`config.mk`:
```
export PLATFORM = sky130hd
export DESIGN_NAME = gsp_gpio_notify
export DESIGN_NICKNAME = d
export VERILOG_FILES = /design/src/hw/gsp_pkg.sv /design/src/hw/gsp_gpio_notify.sv
export SDC_FILE = /design/constraint.sdc
export NUM_CORES = 1
export LEC_CHECK = 0
export ABC_AREA = 1
export BUFFER_PORTS_ARGS = -buffer_cell sky130_fd_sc_hd__buf_2
export CAP_MARGIN = 20
export CORE_UTILIZATION = 48
export DETAILED_ROUTE_END_ITERATION = 8
export PLACE_DENSITY = 0.74
export RECOVER_POWER = 50
export SYNTH_ARGS = -nofsm -noshare
export SYNTH_HDL_FRONTEND = slang
export SYNTH_SLANG_ARGS = --single-unit
```
`constraint.sdc`:
```
create_clock -name clk_sys -period 1.7 [get_ports clk_sys]
set_input_delay 0.17 -clock clk_sys [delete_from_list [all_inputs] [get_ports clk_sys]]
set_output_delay 0.17 -clock clk_sys [all_outputs]
set_load 0.01 [all_outputs]
```
`src/hw/gsp_pkg.sv`:
```
/*
 Constants for the pin state and notification packet block.
 Assumes a 25 MHz system clock and 32-bit AXI4-Lite register access.
*/
// How it works
// - A one written to a low ten bit of output_clear drives that general-purpose output low, a zero leaves it.
// - output_clear leaves alternate-function pins and input pins untouched.
// - Reading pin_level returns the live level of all ten pins.
// - Writing pin_level drives each general-purpose output to the written bit.
// - An input change on an unmasked pin starts a packet; the mask resets to 0x100.
// - Masking covers every input pin, general-purpose or alternate.
// - Masked pins still show their level in reads and in packets.
// - With control bit 1 set a received break starts a packet, otherwise it does not.
// - Control bit 0 picks standard (0) or customized (1) packet layout.
// - The standard packet opens with 8'b10100001 then 8'h20.
// - Then a zero value word, index word 8'h00, length word 16'h0002 and two data bytes.
// - Standard data holds overrun D6, parity D5, framing D4, ring D3, break D2, DSR D1, carrier D0.
// - The overrun bit is set whenever received data was discarded.
// - The customized packet carries pin states in bytes 0-1 and change flags in bytes 2-3.
// - Its byte 4 holds overrun D3, parity D2, framing D1, break D0.
// - A direction bit of zero makes a general-purpose pin an input, one an output.
package gsp_pkg;
	localparam int GSP_NPIN = 10;
	localparam logic [5:0] GSP_IDX_DIR = 6'h0D;
	localparam logic [5:0] GSP_IDX_SET = 6'h0E;
	localparam logic [5:0] GSP_IDX_CLR = 6'h0F;
	localparam logic [5:0] GSP_IDX_LEVEL = 6'h10;
	localparam logic [5:0] GSP_IDX_MASK = 6'h11;
	localparam logic [5:0] GSP_IDX_CTRL = 6'h12;
	localparam logic [5:0] GSP_IDX_IRQ_STAT = 6'h20;
	localparam logic [5:0] GSP_IDX_IRQ_MASK = 6'h21;
	localparam logic [9:0] GSP_MASK_RST = 10'h100;
	localparam int GSP_CTRL_FMT = 0;
	localparam int GSP_CTRL_BRK = 1;
	localparam int GSP_IRQ_CHG = 0;
	localparam int GSP_IRQ_BRK = 1;
	localparam int GSP_IRQ_SENT = 2;
	localparam logic [7:0] GSP_REQ_TYPE = 8'hA1;
	localparam logic [7:0] GSP_NOTIFY_SERIAL = 8'h20;
	localparam logic [7:0] GSP_IFACE_NUM = 8'h00;
	localparam logic [7:0] GSP_STD_LEN = 8'h02;
	localparam logic [3:0] GSP_STD_BYTES = 4'hA;
	localparam logic [3:0] GSP_CUS_BYTES = 4'h5;
	localparam logic [1:0] GSP_RESP_OKAY = 2'h0;
	localparam logic [1:0] GSP_RESP_SLVERR = 2'h2;
	typedef enum logic {GSP_IDLE, GSP_SEND} gsp_state_type;
endpackage

```
`src/hw/gsp_gpio_notify.sv`:
```
/*
 Pin state registers, change masking and notification packet builder for one channel.
 Assumes a synchronous AXI4-Lite master, synchronous pin inputs and a packet sink that
 takes one byte per cycle while pkt_ready is high.
*/
// Design decision made here: the AXI4-Lite slave port.
`timescale 1ns/100ps
module gsp_gpio_notify
	import gsp_pkg::*;
(
	input wire logic clk_sys,
	input wire logic rst_n,
	input wire logic [7:0] s_axi_awaddr,
	input wire logic s_axi_awvalid,
	output logic s_axi_awready,
	input wire logic [31:0] s_axi_wdata,
	input wire logic [3:0] s_axi_wstrb,
	input wire logic s_axi_wvalid,
	output logic s_axi_wready,
	output logic [1:0] s_axi_bresp,
	output logic s_axi_bvalid,
	input wire logic s_axi_bready,
	input wire logic [7:0] s_axi_araddr,
	input wire logic s_axi_arvalid,
	output logic s_axi_arready,
	output logic [31:0] s_axi_rdata,
	output logic [1:0] s_axi_rresp,
	output logic s_axi_rvalid,
	input wire logic s_axi_rready,
	input wire logic [9:0] gpio_in,
	output logic [9:0] gpio_out,
	output logic [9:0] gpio_oe,
	input wire logic [9:0] alt_sel,
	input wire logic [9:0] alt_out,
	input wire logic [9:0] alt_oe,
	input wire logic uart_overrun,
	input wire logic uart_parity_err,
	input wire logic uart_framing_err,
	input wire logic uart_break,
	input wire logic modem_ring,
	input wire logic modem_dsr,
	input wire logic modem_cd,
	output logic [7:0] pkt_data,
	output logic pkt_valid,
	output logic pkt_last,
	input wire logic pkt_ready,
	output logic irq
);
	function automatic logic [9:0] lane_merge(input logic [9:0] old, input logic [31:0] d, input logic [3:0] s);
		lane_merge = {s[1] ? d[9:8] : old[9:8], s[0] ? d[7:0] : old[7:0]};
	endfunction

	logic [9:0] dir_r, out_r, mask_r, prev_r, chg_r, snap_lvl_r, snap_chg_r;
	logic [1:0] ctrl_r;
	logic [2:0] istat_r, imask_r;
	logic [5:0] aw_idx_r;
	logic [31:0] wd_r, rdata_r;
	logic [3:0] ws_r, idx_r;
	logic aw_held_r, w_held_r, bvalid_r, bad_w_r, rvalid_r, bad_r_r;
	logic ovr_r, brk_prev_r, fmt_r, trig_r;
	logic [6:0] snap_st_r;
	logic [7:0] pkt_data_r;
	gsp_state_type state_r, state_nxt;

	wire wr_fire = aw_held_r && w_held_r && !bvalid_r;
	wire wr_ok = wr_fire && (aw_idx_r inside {GSP_IDX_DIR, GSP_IDX_SET, GSP_IDX_CLR, GSP_IDX_LEVEL,
		GSP_IDX_MASK, GSP_IDX_CTRL, GSP_IDX_IRQ_STAT, GSP_IDX_IRQ_MASK});
	wire [9:0] wbits = lane_merge(10'h000, wd_r, ws_r);
	wire [5:0] rd_idx = s_axi_araddr[7:2];
	wire rd_fire = s_axi_arvalid && !rvalid_r;
	wire [9:0] gp_out = dir_r & ~alt_sel;
	// inputs counted whatever the pin function
	wire [9:0] is_input = (alt_sel & ~alt_oe) | (~alt_sel & ~dir_r);
	wire [9:0] pin_chg = (gpio_in ^ prev_r) & is_input;
	wire brk_edge = uart_break && !brk_prev_r;
	wire chg_trig = |(pin_chg & ~mask_r);
	// break raises a packet only when enabled
	wire brk_trig = brk_edge && ctrl_r[GSP_CTRL_BRK];
	wire pkt_hs = pkt_valid && pkt_ready;
	wire [3:0] pkt_len = fmt_r ? GSP_CUS_BYTES : GSP_STD_BYTES;
	wire pkt_end = pkt_hs && pkt_last;
	wire pkt_start = (state_r == GSP_IDLE) && trig_r;
	wire [2:0] ev = {pkt_end, brk_edge, |pin_chg};
	wire stat_rd = rd_fire && rd_idx == GSP_IDX_IRQ_STAT;

	assign s_axi_awready = !aw_held_r;
	assign s_axi_wready = !w_held_r;
	assign s_axi_bvalid = bvalid_r;
	assign s_axi_bresp = bad_w_r ? GSP_RESP_SLVERR : GSP_RESP_OKAY;
	assign s_axi_arready = !rvalid_r;
	assign s_axi_rvalid = rvalid_r;
	assign s_axi_rdata = rdata_r;
	assign s_axi_rresp = bad_r_r ? GSP_RESP_SLVERR : GSP_RESP_OKAY;
	assign gpio_out = (alt_sel & alt_out) | (~alt_sel & out_r);
	assign gpio_oe = (alt_sel & alt_oe) | gp_out;
	assign pkt_valid = state_r == GSP_SEND;
	assign pkt_last = idx_r == pkt_len - 4'h1;
	assign pkt_data = pkt_data_r;
	assign irq = |(istat_r & imask_r);

	// Packet byte for a position; snapshot keeps bytes stable while the host drains
	function automatic logic [7:0] pkt_byte(input logic f, input logic [3:0] i);
		logic [7:0] b;
		b = 8'h00;
		if (f) begin
			// states then change flags, low byte first
			case (i)
				4'h0: b = snap_lvl_r[7:0];
				4'h1: b = {6'h00, snap_lvl_r[9:8]};
				4'h2: b = snap_chg_r[7:0];
				4'h3: b = {6'h00, snap_chg_r[9:8]};
				4'h4: b = {4'h0, snap_st_r[6:4], snap_st_r[2]};
				default: b = 8'h00;
			endcase
		end else begin
			// header bytes; value, index, length words
			case (i)
				4'h0: b = GSP_REQ_TYPE;
				4'h1: b = GSP_NOTIFY_SERIAL;
				4'h4: b = GSP_IFACE_NUM;
				4'h6: b = GSP_STD_LEN;
				4'h8: b = {1'b0, snap_st_r};
				default: b = 8'h00;
			endcase
		end
		pkt_byte = b;
	endfunction

	always_comb begin
		state_nxt = state_r;
		case (state_r)
			GSP_IDLE: if (trig_r) state_nxt = GSP_SEND;
			GSP_SEND: if (pkt_end) state_nxt = GSP_IDLE;
			default: state_nxt = GSP_IDLE;
		endcase
	end

	// Bus channels: address and data taken in either order
	always_ff @(posedge clk_sys) begin
		if (!rst_n) begin
			aw_held_r <= 1'b0;
			w_held_r <= 1'b0;
			bvalid_r <= 1'b0;
			bad_w_r <= 1'b0;
			aw_idx_r <= 6'h00;
			wd_r <= 32'h0000_0000;
			ws_r <= 4'h0;
		end else begin
			if (s_axi_awvalid && !aw_held_r) begin
				aw_held_r <= 1'b1;
				aw_idx_r <= s_axi_awaddr[7:2];
			end
			if (s_axi_wvalid && !w_held_r) begin
				w_held_r <= 1'b1;
				wd_r <= s_axi_wdata;
				ws_r <= s_axi_wstrb;
			end
			if (wr_fire) begin
				bvalid_r <= 1'b1;
				bad_w_r <= !wr_ok;
			end else if (bvalid_r && s_axi_bready) begin
				bvalid_r <= 1'b0;
				aw_held_r <= 1'b0;
				w_held_r <= 1'b0;
			end
		end
	end

	// live pin levels; masked pins still read; upper bits zero
	always_ff @(posedge clk_sys) begin
		if (!rst_n) begin
			rvalid_r <= 1'b0;
			bad_r_r <= 1'b0;
			rdata_r <= 32'h0000_0000;
		end else if (rd_fire) begin
			rvalid_r <= 1'b1;
			bad_r_r <= 1'b0;
			case (rd_idx)
				GSP_IDX_DIR: rdata_r <= {22'h000000, dir_r};
				GSP_IDX_LEVEL: rdata_r <= {22'h000000, gpio_in};
				GSP_IDX_MASK: rdata_r <= {22'h000000, mask_r};
				GSP_IDX_CTRL: rdata_r <= {30'h00000000, ctrl_r};
				GSP_IDX_IRQ_STAT: rdata_r <= {29'h00000000, istat_r};
				GSP_IDX_IRQ_MASK: rdata_r <= {29'h00000000, imask_r};
				GSP_IDX_SET, GSP_IDX_CLR: rdata_r <= 32'h0000_0000;
				default: begin
					rdata_r <= 32'h0000_0000;
					bad_r_r <= 1'b1;
				end
			endcase
		end else if (s_axi_rready) begin
			rvalid_r <= 1'b0;
		end
	end

	always_ff @(posedge clk_sys) begin
		if (!rst_n) begin
			dir_r <= 10'h000;
			out_r <= 10'h000;
			mask_r <= GSP_MASK_RST;
			ctrl_r <= 2'h0;
			imask_r <= 3'h0;
		end else if (wr_ok) begin
			case (aw_idx_r)
				GSP_IDX_DIR: dir_r <= lane_merge(dir_r, wd_r, ws_r);
				GSP_IDX_SET: out_r <= out_r | (wbits & gp_out);
				GSP_IDX_CLR: out_r <= out_r & ~(wbits & gp_out);
				GSP_IDX_LEVEL: out_r <= (out_r & ~gp_out) | (lane_merge(out_r, wd_r, ws_r) & gp_out);
				GSP_IDX_MASK: mask_r <= lane_merge(mask_r, wd_r, ws_r);
				GSP_IDX_CTRL: ctrl_r <= ws_r[0] ? wd_r[1:0] : ctrl_r;
				GSP_IDX_IRQ_MASK: imask_r <= ws_r[0] ? wd_r[2:0] : imask_r;
				default: out_r <= out_r;
			endcase
		end
	end

	// Event capture: a new event beats the clear in the same cycle
	always_ff @(posedge clk_sys) begin
		if (!rst_n) begin
			// Track live levels so no false change follows reset
			prev_r <= gpio_in;
			chg_r <= 10'h000;
			brk_prev_r <= uart_break;
			ovr_r <= 1'b0;
			trig_r <= 1'b0;
			istat_r <= 3'h0;
		end else begin
			prev_r <= gpio_in;
			brk_prev_r <= uart_break;
			chg_r <= (pkt_start ? 10'h000 : chg_r) | pin_chg;
			ovr_r <= (pkt_start ? 1'b0 : ovr_r) | uart_overrun;
			trig_r <= (pkt_start ? 1'b0 : trig_r) | chg_trig | brk_trig;
			istat_r <= (stat_rd ? 3'h0 : istat_r) | ev;
		end
	end

	always_ff @(posedge clk_sys) begin
		if (!rst_n) begin
			state_r <= GSP_IDLE;
			idx_r <= 4'h0;
			fmt_r <= 1'b0;
			snap_lvl_r <= 10'h000;
			snap_chg_r <= 10'h000;
			snap_st_r <= 7'h00;
			pkt_data_r <= 8'h00;
		end else begin
			state_r <= state_nxt;
			if (pkt_start) begin
				// format fixed for the whole packet
				fmt_r <= ctrl_r[GSP_CTRL_FMT];
				snap_lvl_r <= gpio_in;
				snap_chg_r <= chg_r | pin_chg;
				snap_st_r <= {ovr_r | uart_overrun, uart_parity_err, uart_framing_err, modem_ring, uart_break,
					modem_dsr, modem_cd};
				idx_r <= 4'h0;
			end else if (pkt_hs) begin
				idx_r <= idx_r + 4'h1;
				pkt_data_r <= pkt_byte(fmt_r, idx_r + 4'h1);
			end
			if (state_r == GSP_IDLE && !pkt_start)
				pkt_data_r <= 8'h00;
			else if (state_r == GSP_IDLE)
				pkt_data_r <= ctrl_r[GSP_CTRL_FMT] ? gpio_in[7:0] : GSP_REQ_TYPE;
		end
	end

	chk_clear_drives_low: assert property (@(posedge clk_sys) disable iff (!rst_n)
		wr_ok && aw_idx_r == GSP_IDX_CLR && wbits[0] && gp_out[0] |=> !out_r[0])
		else $error("clear write left output high");
	chk_clear_zero_keeps: assert property (@(posedge clk_sys) disable iff (!rst_n)
		wr_ok && aw_idx_r == GSP_IDX_CLR |=> (out_r & ~$past(wbits)) == ($past(out_r) & ~$past(wbits)))
		else $error("clear write changed a zero bit");
	chk_clear_spares_others: assert property (@(posedge clk_sys) disable iff (!rst_n)
		wr_ok && aw_idx_r == GSP_IDX_CLR |=> ((out_r ^ $past(out_r)) & ~$past(gp_out)) == 10'h000)
		else $error("clear write touched a non-output pin");
	chk_level_read: assert property (@(posedge clk_sys) disable iff (!rst_n)
		rd_fire && rd_idx == GSP_IDX_LEVEL |=> s_axi_rvalid && s_axi_rdata == {22'h000000, $past(gpio_in)})
		else $error("level read not live pins");
	chk_level_write: assert property (@(posedge clk_sys) disable iff (!rst_n)
		wr_ok && aw_idx_r == GSP_IDX_LEVEL && ws_r == 4'hF |=>
		(out_r & $past(gp_out)) == ($past(wd_r[9:0]) & $past(gp_out)))
		else $error("level write did not drive outputs");
	chk_change_starts_pkt: assert property (@(posedge clk_sys) disable iff (!rst_n)
		chg_trig && state_r == GSP_IDLE |-> ##[1:2] pkt_valid)
		else $error("unmasked change gave no packet");
	chk_alt_input_masked: assert property (@(posedge clk_sys) disable iff (!rst_n)
		(pin_chg & alt_sel & ~mask_r) != 10'h000 |-> chg_trig)
		else $error("alternate input change ignored");
	chk_break_gated: assert property (@(posedge clk_sys) disable iff (!rst_n)
		brk_edge && !ctrl_r[GSP_CTRL_BRK] && !chg_trig && !trig_r && state_r == GSP_IDLE |=> !trig_r)
		else $error("disabled break raised a packet");
	chk_break_enabled: assert property (@(posedge clk_sys) disable iff (!rst_n)
		brk_edge && ctrl_r[GSP_CTRL_BRK] |=> trig_r)
		else $error("enabled break raised no packet");
	chk_std_header: assert property (@(posedge clk_sys) disable iff (!rst_n)
		pkt_start && !ctrl_r[GSP_CTRL_FMT] |=> pkt_data == 8'hA1)
		else $error("standard packet header wrong");
	chk_std_notify_code: assert property (@(posedge clk_sys) disable iff (!rst_n)
		pkt_valid && !fmt_r && idx_r == 4'h1 |-> pkt_data == 8'h20)
		else $error("standard notification code wrong");
	chk_std_length: assert property (@(posedge clk_sys) disable iff (!rst_n)
		pkt_valid && !fmt_r && idx_r == 4'h6 |-> pkt_data == 8'h02)
		else $error("standard length byte wrong");
	chk_std_data_high: assert property (@(posedge clk_sys) disable iff (!rst_n)
		pkt_valid && !fmt_r && idx_r == 4'h9 |-> pkt_data == 8'h00)
		else $error("standard data high byte nonzero");
	chk_custom_status_top: assert property (@(posedge clk_sys) disable iff (!rst_n)
		pkt_valid && fmt_r && idx_r == 4'h4 |-> pkt_data[7:4] == 4'h0)
		else $error("custom status upper bits nonzero");
	chk_fmt_length: assert property (@(posedge clk_sys) disable iff (!rst_n)
		pkt_end |-> idx_r == (fmt_r ? 4'h4 : 4'h9))
		else $error("packet length does not match format");
	chk_dir_enable: assert property (@(posedge clk_sys) disable iff (!rst_n)
		(gpio_oe & ~alt_sel) == (dir_r & ~alt_sel))
		else $error("direction not applied to pins");
	chk_reserved_zero: assert property (@(posedge clk_sys) disable iff (!rst_n)
		s_axi_rvalid |-> s_axi_rdata[31:10] == 22'h000000)
		else $error("reserved bits read nonzero");

	cov_std_packet: cover property (@(posedge clk_sys) disable iff (!rst_n) pkt_end && !fmt_r);
	cov_custom_packet: cover property (@(posedge clk_sys) disable iff (!rst_n) pkt_end && fmt_r);
	cov_break_packet: cover property (@(posedge clk_sys) disable iff (!rst_n) brk_trig ##[1:2] pkt_valid);
	cov_irq_raised: cover property (@(posedge clk_sys) disable iff (!rst_n) $rose(irq));
endmodule

```
==> reports/metrics.cfg, run 1 <==
[run_status]
status = complete, but fails checks
violations = negative setup slack

[placed_design]
dp_hpwl_um = 14800
routabilityCongestion = 0.928
port_buffers = 126
place_ws_ns = -0.0171
dp.cells = 1293

[clocking]
h-tree-depth = 4
cts_buffers = 17
cts_tree = built
clock_path_buffers = 2
clk-insertion-delay-late_ns = 0.43
ctsRootBufferMaster = clkbuf_16
clk_pin_slew_ns = 0.06
clock-sinks = 136

[final_layout]
diodes = 0
layout_common_cells = nand2_1, dfxtp_1, a21oi_1
drive_gt1_share_pct = 19.2
layout.nets = 1281
final-instance-count-excl-fill = 1362
area_delta_synth_final_pct = 29.1
final_common_cell = nand2_1

[setup_path]
cp.arrival_ns = 2.07
cp-start-kind = flop
crit_type = reg -> reg
path_max_fanout = 5
required_ns = 2.05
crit_path_end_kind = flop

[detailed_routing]
drt-initial-drc-count = 849
vias = 7373
first_pass_iters = 7
drt.antenna.violating_nets = 0
drt-wirelength-per-cell_um = 15.4
drc_errors = 0
wl_um = 20900
via_per_inst = 5.41

[hold_path]
hold_class = in -> reg

[global_route]
use_met2_pct = 45.3
grtUsageMet3_pct = 6.08
antenna_found_initial = 0
grt.busiest_layer = met2
grt_pass1_vias = 6362
grt_max_degree = 55
use_met1_pct = 37.5
grt_pass1_wl_um = 31800
grt_overflow = 0
grt_usage_pct = 28.4

[sta]
whs_ns = 0.0176
setup_viol = 3
slew_headroom_pct = 62.3
fin_setup_tns_ns = -0.0490
rsz0062_at_grt = true
max_freq_mhz = 581
finalHoldViolCount = 0
fin_skew_ns = 0.00904
fin_crit_ns = 1.72
period_share_pct = 101
tightest_slew_ns = 0.561
timing.final.max_slew_violations = 0
worst_slack_ns = -0.0211

[pwr]
ir_worst_vdd_mv = 0.816
p_per_area_nw_per_um2 = 903
p_leak_nw = 3.78

[synthesis]
syn-instance-count = 985
synth_cell_types = 42
ys_seq_area_share_pct = 40.2
syn_area_um2 = 6770
avgSynthCellArea_um2 = 6.87
ys.flop_type = dfxtp_1
synthArstFlopShare_pct = 0
synth_edf_count = 0
synth_seq_cells = 136
synth_warnings = 0

[floorplanning]
rows = 43
die-area_um2 = 14600
initial_core_util_pct = 48.9
die_w_um = 121
io_pins = 179
design.core.area_um2 = 13800
die_y_um = 121

[flow_run]
cap_viol_max_count = 0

════════════════

**Work order:**
Scan the material above line by line for "index". State how many lines have it, and nothing more.

**Task answer:**
2